Configuring the Master
/etc/mysql/conf.d/master.cnf:
[mysqld]
server-id = 1
log_bin = /var/log/mysql/mysql-bin.log
binlog_format = ROW
binlog_row_image = MINIMAL
expire_logs_days = 7
max_binlog_size = 100M
# For GTID replication (recommended)
gtid_mode = ON
enforce_gtid_consistency = ON
log_slave_updates = ON
# Data safety
sync_binlog = 1
innodb_flush_log_at_trx_commit = 1
binlog_format = ROW — row-based replication. More reliable than STATEMENT for 1C-Bitrix, which contains non-deterministic functions in queries (NOW(), RAND()).
binlog_row_image = MINIMAL — only modified columns are written to the binlog, not the entire row. Reduces binlog volume by 60–80% for wide 1C-Bitrix tables.

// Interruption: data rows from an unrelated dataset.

## config.mk

```make
export PLATFORM = sky130hd
export DESIGN_NAME = internal_osc_and_idle_clock_ctrl
export DESIGN_NICKNAME = d
export VERILOG_FILES = /design/src/rtl/clock_ctrl_pkg.sv /design/src/rtl/internal_osc_and_idle_clock_ctrl.sv
export VERILOG_INCLUDE_DIRS = /design/src /design/src/rtl
export SDC_FILE = /design/constraint.sdc
export NUM_CORES = 1
export LEC_CHECK = 0
export ABC_AREA = 1
export BUFFER_PORTS_ARGS = -buffer_cell sky130_fd_sc_hd__buf_4
export CAP_MARGIN = 20
export CORE_MARGIN = 2
export CORE_UTILIZATION = 38
export CTS_CLUSTER_SIZE = 16
export DETAILED_ROUTE_END_ITERATION = 10
export GPL_TIMING_DRIVEN = 0
export PLACE_DENSITY_LB_ADDON = 0.2
export SLEW_MARGIN = 15
export SYNTH_ARGS = -nofsm -noshare
export SYNTH_HDL_FRONTEND = slang
export SYNTH_SLANG_ARGS = --single-unit
```

## constraint.sdc

```tcl
create_clock -name clk -period 3.05 [get_ports clk]
set_input_delay 0.61 -clock clk [delete_from_list [all_inputs] [get_ports clk]]
set_output_delay 0.61 -clock clk [all_outputs]
set_load 0.05 [all_outputs]
```
$ cat config.mk
export PLATFORM = sky130hd
export DESIGN_NAME = uhi_device_flat
export DESIGN_NICKNAME = d
export VERILOG_FILES = /design/src/uhi_pkg.sv /design/src/uhi_link_if.sv /design/src/uhi_device.sv /design/src/flat_wrapper.sv
export SDC_FILE = /design/constraint.sdc
export NUM_CORES = 1
export LEC_CHECK = 0
export ABC_CLOCK_PERIOD_IN_PS = 5000
export BUFFER_PORTS_ARGS = -buffer_cell sky130_fd_sc_hd__clkbuf_2
export CORE_AREA = 5 5 109 111
export DETAILED_ROUTE_END_ITERATION = 10
export DIE_AREA = 0 0 114 116
export PLACE_DENSITY_LB_ADDON = 0.3
export SETUP_SLACK_MARGIN = 0.5
export SYNTH_ARGS = -nofsm -noshare
export SYNTH_HDL_FRONTEND = slang
export SYNTH_SLANG_ARGS = --single-unit
export TNS_END_PERCENT = 50
$ cat constraint.sdc
create_clock -name clk -period 5 [get_ports clk]
set_input_delay 0.25 -clock clk [delete_from_list [all_inputs] [get_ports clk]]
set_output_delay 0.25 -clock clk [all_outputs]
set_load 0.01 [all_outputs]
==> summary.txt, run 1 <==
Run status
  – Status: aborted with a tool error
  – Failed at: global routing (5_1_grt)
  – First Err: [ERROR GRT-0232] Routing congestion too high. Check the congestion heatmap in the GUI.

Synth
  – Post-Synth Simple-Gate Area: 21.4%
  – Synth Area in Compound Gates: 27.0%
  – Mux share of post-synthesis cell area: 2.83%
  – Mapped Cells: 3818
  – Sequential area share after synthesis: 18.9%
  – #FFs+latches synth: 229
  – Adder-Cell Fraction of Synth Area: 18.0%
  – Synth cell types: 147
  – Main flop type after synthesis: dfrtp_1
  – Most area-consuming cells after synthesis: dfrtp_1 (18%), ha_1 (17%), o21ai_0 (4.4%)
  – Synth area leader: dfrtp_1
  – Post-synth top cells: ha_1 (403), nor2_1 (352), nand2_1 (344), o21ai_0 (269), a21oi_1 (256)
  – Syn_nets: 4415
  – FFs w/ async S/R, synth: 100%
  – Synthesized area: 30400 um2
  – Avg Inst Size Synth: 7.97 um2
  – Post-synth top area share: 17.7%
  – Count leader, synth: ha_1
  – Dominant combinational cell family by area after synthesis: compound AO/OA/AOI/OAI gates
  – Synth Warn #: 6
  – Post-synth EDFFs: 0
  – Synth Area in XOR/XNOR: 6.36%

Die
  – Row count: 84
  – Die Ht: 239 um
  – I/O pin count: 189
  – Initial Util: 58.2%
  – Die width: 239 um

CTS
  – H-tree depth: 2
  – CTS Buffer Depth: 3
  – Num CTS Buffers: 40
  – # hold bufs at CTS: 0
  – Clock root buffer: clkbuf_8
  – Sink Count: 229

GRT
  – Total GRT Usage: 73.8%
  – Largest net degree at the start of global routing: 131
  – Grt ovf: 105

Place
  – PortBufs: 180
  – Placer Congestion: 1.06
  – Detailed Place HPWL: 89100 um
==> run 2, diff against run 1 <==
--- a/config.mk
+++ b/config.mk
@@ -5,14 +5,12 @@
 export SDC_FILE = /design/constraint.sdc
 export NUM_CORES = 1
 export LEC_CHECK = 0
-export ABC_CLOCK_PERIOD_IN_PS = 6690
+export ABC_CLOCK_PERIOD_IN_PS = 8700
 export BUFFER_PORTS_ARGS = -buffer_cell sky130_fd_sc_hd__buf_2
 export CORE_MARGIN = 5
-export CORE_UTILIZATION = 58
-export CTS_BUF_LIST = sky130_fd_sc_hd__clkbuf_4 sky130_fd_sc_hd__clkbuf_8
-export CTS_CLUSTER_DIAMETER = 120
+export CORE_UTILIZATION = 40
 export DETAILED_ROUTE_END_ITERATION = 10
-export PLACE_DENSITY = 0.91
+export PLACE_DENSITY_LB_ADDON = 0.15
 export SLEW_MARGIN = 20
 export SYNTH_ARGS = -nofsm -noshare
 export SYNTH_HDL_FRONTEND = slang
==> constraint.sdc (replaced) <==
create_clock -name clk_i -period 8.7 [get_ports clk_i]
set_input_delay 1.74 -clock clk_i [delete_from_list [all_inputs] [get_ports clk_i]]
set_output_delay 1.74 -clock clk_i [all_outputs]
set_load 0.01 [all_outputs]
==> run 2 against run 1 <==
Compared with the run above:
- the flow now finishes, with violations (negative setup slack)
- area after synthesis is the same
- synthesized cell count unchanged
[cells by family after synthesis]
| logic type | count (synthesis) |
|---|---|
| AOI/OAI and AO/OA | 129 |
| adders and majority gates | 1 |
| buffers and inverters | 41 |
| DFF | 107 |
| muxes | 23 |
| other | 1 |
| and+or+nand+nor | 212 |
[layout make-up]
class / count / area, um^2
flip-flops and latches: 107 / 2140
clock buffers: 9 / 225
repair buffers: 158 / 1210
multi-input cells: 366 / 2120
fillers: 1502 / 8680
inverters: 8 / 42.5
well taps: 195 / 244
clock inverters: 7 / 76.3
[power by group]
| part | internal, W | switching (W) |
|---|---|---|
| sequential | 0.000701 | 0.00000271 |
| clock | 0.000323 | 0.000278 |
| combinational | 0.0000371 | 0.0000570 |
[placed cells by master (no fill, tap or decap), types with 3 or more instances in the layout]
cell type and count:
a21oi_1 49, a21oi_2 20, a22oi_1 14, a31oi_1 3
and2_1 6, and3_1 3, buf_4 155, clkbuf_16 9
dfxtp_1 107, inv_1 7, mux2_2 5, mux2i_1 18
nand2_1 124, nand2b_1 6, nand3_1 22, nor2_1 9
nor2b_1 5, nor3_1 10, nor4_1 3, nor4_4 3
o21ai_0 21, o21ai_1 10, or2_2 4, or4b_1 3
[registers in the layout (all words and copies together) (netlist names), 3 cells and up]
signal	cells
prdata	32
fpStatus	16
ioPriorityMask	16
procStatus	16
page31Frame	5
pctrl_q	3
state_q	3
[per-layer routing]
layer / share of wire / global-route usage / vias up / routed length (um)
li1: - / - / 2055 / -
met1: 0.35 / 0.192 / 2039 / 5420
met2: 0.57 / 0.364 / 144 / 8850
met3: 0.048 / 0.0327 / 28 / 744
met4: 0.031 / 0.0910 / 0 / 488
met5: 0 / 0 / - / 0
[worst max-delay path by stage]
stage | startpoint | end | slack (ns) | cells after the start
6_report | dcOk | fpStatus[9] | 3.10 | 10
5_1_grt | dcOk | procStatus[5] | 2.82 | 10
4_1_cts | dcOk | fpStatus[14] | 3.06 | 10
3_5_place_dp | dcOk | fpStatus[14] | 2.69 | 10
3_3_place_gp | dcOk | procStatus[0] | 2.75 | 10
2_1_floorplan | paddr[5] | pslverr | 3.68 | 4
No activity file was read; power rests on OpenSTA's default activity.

Create the replication user:
CREATE USER 'replicator'@'10.0.0.%' IDENTIFIED BY 'strong_password';
GRANT REPLICATION SLAVE ON *.* TO 'replicator'@'10.0.0.%';
FLUSH PRIVILEGES;
Configuring the Replica
/etc/mysql/conf.d/replica.cnf:
[mysqld]
server-id = 2
relay_log = /var/log/mysql/mysql-relay-bin.log
log_bin = /var/log/mysql/mysql-bin.log # for replication chains
log_slave_updates = ON
gtid_mode = ON
enforce_gtid_consistency = ON
# Replica is read-only
read_only = ON
super_read_only = ON
# Parallel replication (MySQL 5.7+)
slave_parallel_type = LOGICAL_CLOCK
slave_parallel_workers = 4
super_read_only = ON — prevents writes even by users with SUPER privileges. Prevents accidental direct writes to the replica, which would break replication.

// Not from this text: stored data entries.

**src/common/sensor_reference_clock_out_cfg.svh**
```systemverilog
// Register offsets, reset values and timing for the config bank
`ifndef SENSOR_REFERENCE_CLOCK_OUT_BANK_CFG_SVH
`define SENSOR_REFERENCE_CLOCK_OUT_BANK_CFG_SVH
`define OFS_CLK_PREDIV_M 8'h06
`define OFS_CLK_N 8'h07
`define OFS_CHAN_WDOG 8'h08
`define OFS_I2C_LOCAL 8'h09
`define RST_CLK_PREDIV_M 8'h41
`define RST_CLK_N 8'h28
`define RST_CHAN_WDOG 8'hfe
`define RST_I2C_LOCAL 8'h1e
`define WDOG_STEP_NS 2000000
`define HOLD_STEP_NS 50
`define FILT_STEP_NS 5
`define CLK_PERIOD_NS 10
`endif

```
**src/common/sensor_reference_clock_out_pkg.sv**
```systemverilog
// Types shared by the config bank
package sensor_reference_clock_out_pkg;
  typedef enum logic [1:0] {
    WD_IDLE = 2'b01,
    WD_RUN = 2'b10
  } wdog_state_t;
endpackage

```
**src/hdl/sensor_reference_clock_out_bank.sv**
```systemverilog
// Clock output, channel watchdog, write protect and I2C input conditioning bank
// Overview of operation
// - Predivider codes 0-4 divide by 1..16
// - Output clock is predivided clock times M/(2N)
// - M of zero holds output static
// - Watchdog timeout field counts 2 ms steps
// - Abort transactions exceeding the watchdog timeout
// - Disable bit 1 stops watchdog, reset 0
// - Write protect rejects remote register writes
// - Remote accesses to local targets still pass
// - SDA input held per 50 ns steps
// - Glitches filtered per 5 ns steps
`include "sensor_reference_clock_out_cfg.svh"
module sensor_reference_clock_out_bank #(
  parameter int WDOG_STEP_CYC = `WDOG_STEP_NS / `CLK_PERIOD_NS
) (
  input wire logic i_core_clk,
  input wire logic i_rst,
  input wire logic i_hs_clk_tick,
  input wire logic i_wr,
  input wire logic i_rd,
  input wire logic i_remote,
  input wire logic [7:0] i_addr,
  input wire logic [7:0] i_wdata,
  output logic [7:0] o_rdata,
  output logic o_wr_rejected,
  input wire logic i_chan_begin,
  input wire logic i_chan_done,
  output logic o_chan_abort,
  input wire logic i_remote_pass_req,
  output logic o_remote_pass_req,
  input wire logic i_scl,
  input wire logic i_sda,
  output logic o_scl,
  output logic o_sda,
  output logic o_sensor_reference_clock_out
);
  localparam int HOLD_STEP_CYC = (`HOLD_STEP_NS + `CLK_PERIOD_NS - 1) / `CLK_PERIOD_NS;
  localparam int FILT_STEP_NS = `FILT_STEP_NS;
  localparam int PERIOD_NS = `CLK_PERIOD_NS;

  logic [7:0] prediv_m_r;
  logic [7:0] n_val_r;
  logic [7:0] wdog_r;
  logic [7:0] i2c_local_r;
  logic [7:0] rdata_r;
  logic rej_r;
  logic wr_ok;

  // Register select and readback value
  function automatic logic [7:0] reg_read(input logic [7:0] a, input logic [7:0] p,
      input logic [7:0] n, input logic [7:0] w, input logic [7:0] c);
    case (a)
      `OFS_CLK_PREDIV_M: reg_read = p;
      `OFS_CLK_N: reg_read = n;
      `OFS_CHAN_WDOG: reg_read = w;
      `OFS_I2C_LOCAL: reg_read = c;
      default: reg_read = 8'h00;
    endcase
  endfunction

  // Remote writes blocked while protect bit set
  assign wr_ok = i_wr && !(i_remote && i2c_local_r[7]);

  // Register writes
  always_ff @(posedge i_core_clk) begin
    if (i_rst) begin
      prediv_m_r <= `RST_CLK_PREDIV_M;
      n_val_r <= `RST_CLK_N;
      wdog_r <= `RST_CHAN_WDOG;
      i2c_local_r <= `RST_I2C_LOCAL;
    end else if (wr_ok) begin
      case (i_addr)
        `OFS_CLK_PREDIV_M: prediv_m_r <= i_wdata;
        `OFS_CLK_N: n_val_r <= i_wdata;
        `OFS_CHAN_WDOG: wdog_r <= i_wdata;
        `OFS_I2C_LOCAL: i2c_local_r <= i_wdata;
        default: ;
      endcase
    end
  end

  // Read data and reject flag
  always_ff @(posedge i_core_clk) begin
    if (i_rst) begin
      rdata_r <= 8'h00;
      rej_r <= 1'b0;
    end else begin
      if (i_rd) begin
        rdata_r <= reg_read(i_addr, prediv_m_r, n_val_r, wdog_r, i2c_local_r);
      end
      rej_r <= i_wr && !wr_ok;
    end
  end
  assign o_rdata = rdata_r;
  assign o_wr_rejected = rej_r;

  // Pass-through to local targets unaffected by protection
  assign o_remote_pass_req = i_remote_pass_req;

  // Fast clock predivider: tick every 2^code fast ticks
  logic [15:0] pre_cnt_r;
  logic pre_tick;
  logic [2:0] div_code;
  logic [15:0] pre_mask;
  assign div_code = (prediv_m_r[7:5] > 3'h4) ? 3'h4 : prediv_m_r[7:5];
  // Low bits of the tick count that must be zero for a predivided tick
  assign pre_mask = (16'h0001 << div_code) - 16'h0001;
  assign pre_tick = i_hs_clk_tick && ((pre_cnt_r & pre_mask) == 16'h0000);
  always_ff @(posedge i_core_clk) begin
    if (i_rst) begin
      pre_cnt_r <= 16'h0000;
    end else if (i_hs_clk_tick) begin
      pre_cnt_r <= pre_cnt_r + 16'h0001;
    end
  end

  // M/N accumulator toggles output, toggle rate = pre rate * M / N
  logic [8:0] acc_r;
  logic out_r;
  logic [8:0] acc_sum;
  assign acc_sum = acc_r + {4'h0, prediv_m_r[4:0]};
  always_ff @(posedge i_core_clk) begin
    if (i_rst) begin
      acc_r <= 9'h000;
      out_r <= 1'b0;
    end else if (prediv_m_r[4:0] == 5'h00) begin
      acc_r <= 9'h000;
    end else if (pre_tick) begin
      if (acc_sum >= {1'b0, n_val_r}) begin
        acc_r <= acc_sum - {1'b0, n_val_r};
        out_r <= ~out_r;
      end else begin
        acc_r <= acc_sum;
      end
    end
  end
  assign o_sensor_reference_clock_out = out_r;

  // Channel watchdog
  sensor_reference_clock_out_pkg::wdog_state_t wd_state_r;
  logic [31:0] step_cnt_r;
  logic [6:0] wd_steps_r;
  logic abort_r;
  always_ff @(posedge i_core_clk) begin
    if (i_rst) begin
      wd_state_r <= sensor_reference_clock_out_pkg::WD_IDLE;
      step_cnt_r <= 32'h0;
      wd_steps_r <= 7'h00;
      abort_r <= 1'b0;
    end else begin
      abort_r <= 1'b0;
      case (wd_state_r)
        sensor_reference_clock_out_pkg::WD_IDLE: begin
          step_cnt_r <= 32'h0;
          wd_steps_r <= 7'h00;
          if (i_chan_begin && !wdog_r[0]) begin
            wd_state_r <= sensor_reference_clock_out_pkg::WD_RUN;
          end
        end
        sensor_reference_clock_out_pkg::WD_RUN: begin
          if (i_chan_done || wdog_r[0]) begin
            wd_state_r <= sensor_reference_clock_out_pkg::WD_IDLE;
          end else if (step_cnt_r == 32'(WDOG_STEP_CYC - 1)) begin
            step_cnt_r <= 32'h0;
            if (wd_steps_r + 7'h01 >= wdog_r[7:1]) begin
              abort_r <= 1'b1;
              wd_state_r <= sensor_reference_clock_out_pkg::WD_IDLE;
            end else begin
              wd_steps_r <= wd_steps_r + 7'h01;
            end
          end else begin
            step_cnt_r <= step_cnt_r + 32'h1;
          end
        end
        default: wd_state_r <= sensor_reference_clock_out_pkg::WD_IDLE;
      endcase
    end
  end
  assign o_chan_abort = abort_r;

  // I2C input synchronisers
  logic [1:0] scl_s_r;
  logic [1:0] sda_s_r;
  always_ff @(posedge i_core_clk) begin
    if (i_rst) begin
      scl_s_r <= 2'b11;
      sda_s_r <= 2'b11;
    end else begin
      scl_s_r <= {scl_s_r[0], i_scl};
      sda_s_r <= {sda_s_r[0], i_sda};
    end
  end

  // Glitch limit in cycles, rounded down, at least one
  function automatic logic [7:0] filt_cyc(input logic [3:0] d);
    int c;
    c = (int'(d) * FILT_STEP_NS) / PERIOD_NS;
    filt_cyc = (c < 1) ? 8'h01 : 8'(c);
  endfunction

  // Glitch filters: change accepted after level stable longer than limit
  logic [7:0] scl_cnt_r;
  logic [7:0] sda_cnt_r;
  logic scl_f_r;
  logic sda_f_r;
  always_ff @(posedge i_core_clk) begin
    if (i_rst) begin
      scl_cnt_r <= 8'h00;
      sda_cnt_r <= 8'h00;
      scl_f_r <= 1'b1;
      sda_f_r <= 1'b1;
    end else begin
      if (scl_s_r[1] == scl_f_r) begin
        scl_cnt_r <= 8'h00;
      end else if (scl_cnt_r >= filt_cyc(i2c_local_r[3:0])) begin
        scl_f_r <= scl_s_r[1];
        scl_cnt_r <= 8'h00;
      end else begin
        scl_cnt_r <= scl_cnt_r + 8'h01;
      end
      if (sda_s_r[1] == sda_f_r) begin
        sda_cnt_r <= 8'h00;
      end else if (sda_cnt_r >= filt_cyc(i2c_local_r[3:0])) begin
        sda_f_r <= sda_s_r[1];
        sda_cnt_r <= 8'h00;
      end else begin
        sda_cnt_r <= sda_cnt_r + 8'h01;
      end
    end
  end

  // SDA hold: after SCL falls, SDA change delayed by hold steps
  logic [7:0] hold_cnt_r;
  logic scl_d_r;
  logic sda_out_r;
  always_ff @(posedge i_core_clk) begin
    if (i_rst) begin
      hold_cnt_r <= 8'h00;
      scl_d_r <= 1'b1;
      sda_out_r <= 1'b1;
    end else begin
      scl_d_r <= scl_f_r;
      if (scl_d_r && !scl_f_r) begin
        hold_cnt_r <= 8'(int'(i2c_local_r[6:4]) * HOLD_STEP_CYC);
      end else if (hold_cnt_r != 8'h00) begin
        hold_cnt_r <= hold_cnt_r - 8'h01;
      end else begin
        sda_out_r <= sda_f_r;
      end
    end
  end
  assign o_scl = scl_d_r;
  assign o_sda = sda_out_r;
endmodule

```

Initializing replication with GTID:
-- Take a dump of the master
mysqldump --single-transaction --master-data=2 --gtid \
-u root -p bitrix > /tmp/bitrix_dump.sql
-- Restore on the replica and start replication
mysql -u root -p bitrix < /tmp/bitrix_dump.sql
-- Configure the replication source
CHANGE MASTER TO
MASTER_HOST = '10.0.0.10',
MASTER_USER = 'replicator',
MASTER_PASSWORD = 'strong_password',
MASTER_AUTO_POSITION = 1; -- GTID: position is determined automatically
START SLAVE;
SHOW SLAVE STATUS\G
In SHOW SLAVE STATUS, check:
-
Slave_IO_Running: Yes -
Slave_SQL_Running: Yes -
Seconds_Behind_Master: 0
Connecting 1C-Bitrix to the Replica
1C-Bitrix does not have built-in automatic read/write split. Configure it via the cluster module or manually:
// /bitrix/.settings.php
'connections' => [
'value' => [
'default' => [
'className' => '\Bitrix\Main\DB\MysqlConnection',
'host' => '10.0.0.10', // master
'database' => 'bitrix',
'login' => 'bitrix',
'password' => 'pass',
],
'replica' => [
'className' => '\Bitrix\Main\DB\MysqlConnection',
'host' => '10.0.0.11', // replica
'database' => 'bitrix',
'login' => 'bitrix_ro',
'password' => 'pass_ro',
'options' => ['slave' => true],
],
],
],
Catalog, search, and listing components route SELECT queries to the replica. Cart, orders, and authentication always go to the master.
Replication Monitoring
-- Replication lag
SHOW SLAVE STATUS\G
-- Seconds_Behind_Master: lag in seconds
-- Replication errors
SELECT * FROM performance_schema.replication_applier_status_by_worker;
When Seconds_Behind_Master > 30, users may see stale data from the replica. Causes: heavy transactions on the master, insufficient parallel workers on the replica, I/O bottleneck.
# Continuous lag monitoring
watch -n5 'mysql -u monitor -ppass -e "SHOW SLAVE STATUS\G" 2>/dev/null | grep "Seconds_Behind"'
Failover on Master Failure
Manual failover: promote the replica to master, redirect 1C-Bitrix.
-- On the replica
STOP SLAVE;
RESET SLAVE ALL;
SET GLOBAL read_only = OFF;
SET GLOBAL super_read_only = OFF;
Update the host in .settings.php to the new master node's IP. Automated failover via Orchestrator or ProxySQL is recommended for critical projects with zero downtime tolerance.